Linehan studies the various factors that contribute to the creation of Borderline Personality Disorder and looked both at the causes and the ways to overcome them. The result, Dialectical Behaviour Therapy (DBT) is one of the most evidence-based and verifiable approaches to the treatment of people diagnosed with Borderline Personality Disorder.
I’d like to spend a little time covering the very basic principles of what Linehan called the Invalidating Environment’.
“An emotionally invalidating environment is any environment in which a person’s emotional experiences are not responded to appropriately or are responded to inconsistently. For example, in an emotionally invalidating home environment, a child who becomes frustrated and cries may be told
“stop being such a baby.”
“In extreme examples, a child may be physically assaulted for expressing feelings. ”
Kristalyn Salters-Pedneault, PhD 2008
Trauma does not necessarily need to be acute (sudden/intense). It can be chronic (long-lasting) and might be relatively undramatic. This is the case with the Invalidating environment that Marsha Linehan identified.
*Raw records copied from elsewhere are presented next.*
File: src/rtl/pipe_ctrl_pkg.sv
// Shared pipeline-control definitions: pause levels, controller FSM state
// encoding, the zero word and a small register-match helper.
// Used by pipe_ctrl, hazard_detect, and the if_id / id_ex stages.
package pipe_ctrl_pkg;

  // A stage freezes when pause_flag >= its level.
  localparam logic [2:0] Pause_None = 3'd0;
  localparam logic [2:0] Pause_Pc   = 3'd1;  // freeze pc
  localparam logic [2:0] Pause_If   = 3'd2;  // also hold if_id
  localparam logic [2:0] Pause_Id   = 3'd3;  // also bubble id_ex

  localparam logic [1:0] ST_RUN   = 2'd0;
  localparam logic [1:0] ST_HOLD  = 2'd1;
  localparam logic [1:0] ST_FLUSH = 2'd2;

  localparam logic [31:0] ZeroWord = 32'h0000_0000;

  typedef logic [4:0] reg_idx_t;

  // True when an enabled source read hits the given destination.
  function automatic logic src_hit(logic re, reg_idx_t rs, reg_idx_t rd);
    return re && (rs == rd);
  endfunction

endpackage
In essence the very basis of emotional development is destabilised by the environment itself – or rather by the people who share that environment with the developing child. And it doesn’t really matter what the response is so long as it demonstrates that the child is ‘in the wrong’ or that their feelings are somehow inappropriate.
In truth all people have a perfect right to feel whatever they feel in any given situation. That is our private emotional life and it’s entirely up to us how we run our emotions. It may be reasonable to help people to control their emotions better but the fact remains that they can choose what emotion to feel for themselves. They can feel whatever they like.
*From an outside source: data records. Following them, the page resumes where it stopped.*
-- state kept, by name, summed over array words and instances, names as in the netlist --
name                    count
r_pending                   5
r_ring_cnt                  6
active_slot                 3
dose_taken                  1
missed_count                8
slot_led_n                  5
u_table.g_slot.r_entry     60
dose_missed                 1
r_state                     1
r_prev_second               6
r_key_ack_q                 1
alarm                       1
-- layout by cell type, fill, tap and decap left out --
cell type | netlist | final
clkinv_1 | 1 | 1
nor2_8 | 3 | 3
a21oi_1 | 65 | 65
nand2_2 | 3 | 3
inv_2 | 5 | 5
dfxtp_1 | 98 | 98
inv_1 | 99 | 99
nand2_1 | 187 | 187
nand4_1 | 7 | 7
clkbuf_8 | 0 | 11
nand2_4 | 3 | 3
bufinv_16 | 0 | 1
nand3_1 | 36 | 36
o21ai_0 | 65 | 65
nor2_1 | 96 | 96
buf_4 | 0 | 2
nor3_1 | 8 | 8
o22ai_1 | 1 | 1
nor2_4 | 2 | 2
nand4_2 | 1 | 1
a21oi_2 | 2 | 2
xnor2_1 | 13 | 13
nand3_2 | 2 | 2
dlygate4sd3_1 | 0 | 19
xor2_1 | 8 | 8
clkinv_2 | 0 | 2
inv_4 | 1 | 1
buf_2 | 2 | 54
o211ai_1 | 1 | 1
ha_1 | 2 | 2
The only real question then might be:
But why would you want to?
By helping people to understand their choices we can help them to develop self control. By invalidating the choices they have already made and blaming them for feeling bad for example all we do is introduce doubt and confusion into their emotional world. After a while the child comes to believe that they can neither control nor even trust their emotions. This is one possible explanation for the recurrent emotional turmoil in adults with the diagnosis of Borderline Personality Disorder. They don’t trust their emotions enough to know what to feel and so they end up experiencing a jumbled emotional mass that they cannot fully understand.
It is not necessary for the child to be beaten or abused sexually for this to happen. All it takes is for the child to be exposed to consistent criticism or for their beliefs to be undermined without rational explanation. If the way the child is treated by caregivers is inconsistent or if they are placed in the stereotypical ‘double-bind’ situation in which whatever they do they will be wrong then we have an Invalidating Environment.
The antidote to this is to acknowledge the child’s feelings – be clear that they are perfectly entitled to feel what they do and then, whenever possible, ‘catch them doing it right’. Many households have fallen into the habit of catching the child doing things wrong and then either punishing or mistreating them as a result. This is one of the hallmarks of an Invalidating environment.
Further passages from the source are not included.